Doctor Syntax – a popular literary character of the early nineteenth century – on horseback, stopped by three robbers armed with pistols

== Notable criminals and gangs ==
While robbery in the streets was common, most of the men who committed theft were not necessarily violent, and in some cases their crimes were perpetrated because of need. At the same time, some criminals became notable for their brutality. Such was the case with Matthew Clark, who became notorious because of his numerous crimes, including the murder of a young woman, a maid working in a house he was burgling, for which he was condemned to hanging in chains.

A brief historical account of the lives of the six notorious street-robbers, executed at Kingston is a 1726 anonymous text first attributed to Daniel Defoe by James Crossley. According to the pamphlet this group was a small detachment from a large gang which originally consisted of about 32 members, including the noted Joseph Blake, alias "Blueskin", and Jack Sheppard.

Since the majority of crimes happened during the night, when criminals could act undisturbed, protected by the darkness, in the late 17th century guarding the streets became a priority to prevent crime. Night watchmen guarded the streets from 9:00 or 10:00 pm until sunrise. Notwithstanding this new strategy, footpads continued to operate.

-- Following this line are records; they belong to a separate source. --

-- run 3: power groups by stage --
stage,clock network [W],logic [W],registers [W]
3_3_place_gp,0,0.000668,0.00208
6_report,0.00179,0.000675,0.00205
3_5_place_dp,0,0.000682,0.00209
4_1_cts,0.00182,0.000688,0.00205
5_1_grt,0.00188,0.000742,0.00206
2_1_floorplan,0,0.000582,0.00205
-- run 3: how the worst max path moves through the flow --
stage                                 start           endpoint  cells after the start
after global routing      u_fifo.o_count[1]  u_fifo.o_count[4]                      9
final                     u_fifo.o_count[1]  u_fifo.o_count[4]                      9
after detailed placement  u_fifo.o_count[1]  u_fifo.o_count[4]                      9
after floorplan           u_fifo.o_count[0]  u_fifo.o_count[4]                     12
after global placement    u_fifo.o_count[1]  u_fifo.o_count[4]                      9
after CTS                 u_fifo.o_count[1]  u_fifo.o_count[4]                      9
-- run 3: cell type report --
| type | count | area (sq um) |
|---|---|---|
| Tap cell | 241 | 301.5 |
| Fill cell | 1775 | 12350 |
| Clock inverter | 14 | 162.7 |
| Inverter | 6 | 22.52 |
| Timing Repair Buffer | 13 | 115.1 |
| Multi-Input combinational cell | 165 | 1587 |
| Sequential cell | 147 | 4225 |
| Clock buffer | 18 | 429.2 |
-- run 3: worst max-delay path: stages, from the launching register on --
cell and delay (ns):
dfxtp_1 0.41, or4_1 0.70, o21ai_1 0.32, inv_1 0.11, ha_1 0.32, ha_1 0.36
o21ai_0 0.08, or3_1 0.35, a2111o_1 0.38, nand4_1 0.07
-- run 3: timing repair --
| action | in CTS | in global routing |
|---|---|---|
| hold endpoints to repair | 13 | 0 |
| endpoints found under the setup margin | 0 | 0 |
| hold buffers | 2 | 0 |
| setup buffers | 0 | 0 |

The political world paid serious attention to the crime question and, during the 18th century, the institutions reinforced the legislative system. Violent offences were punished without mercy, and eminent political figures did not hesitate to express their severe opinion about the difficulty. The magistrate John Fielding was among those who were interested in changing the social condition of the time. In a letter of June 1764, addressed to the Secretary to the Treasury Charles Jenkinson, he wrote about a footpad assault near Tyburn and Tottenham Court Road.

The introduction of an efficient surveillance system in the streets was also the subject of reflection by scholars, intellectuals and writers like Daniel Defoe, whose pamphlet Augusta Triumphans dealt with street robbery prevention. Several changes were made to the urban environment, and street lighting began to appear.

== Punishments ==
Accused criminals were brought to trial at the Old Bailey, the Central criminal Court of England and Wales, and if found guilty, they were punished. From the late 17th century to the early 20th, those found guilty of felonies could be subjected to different types of punishments depending on the case. Hanging was the most common penalty for the majority of crimes but during the 18th century it was scaled down, and new punishments were practised.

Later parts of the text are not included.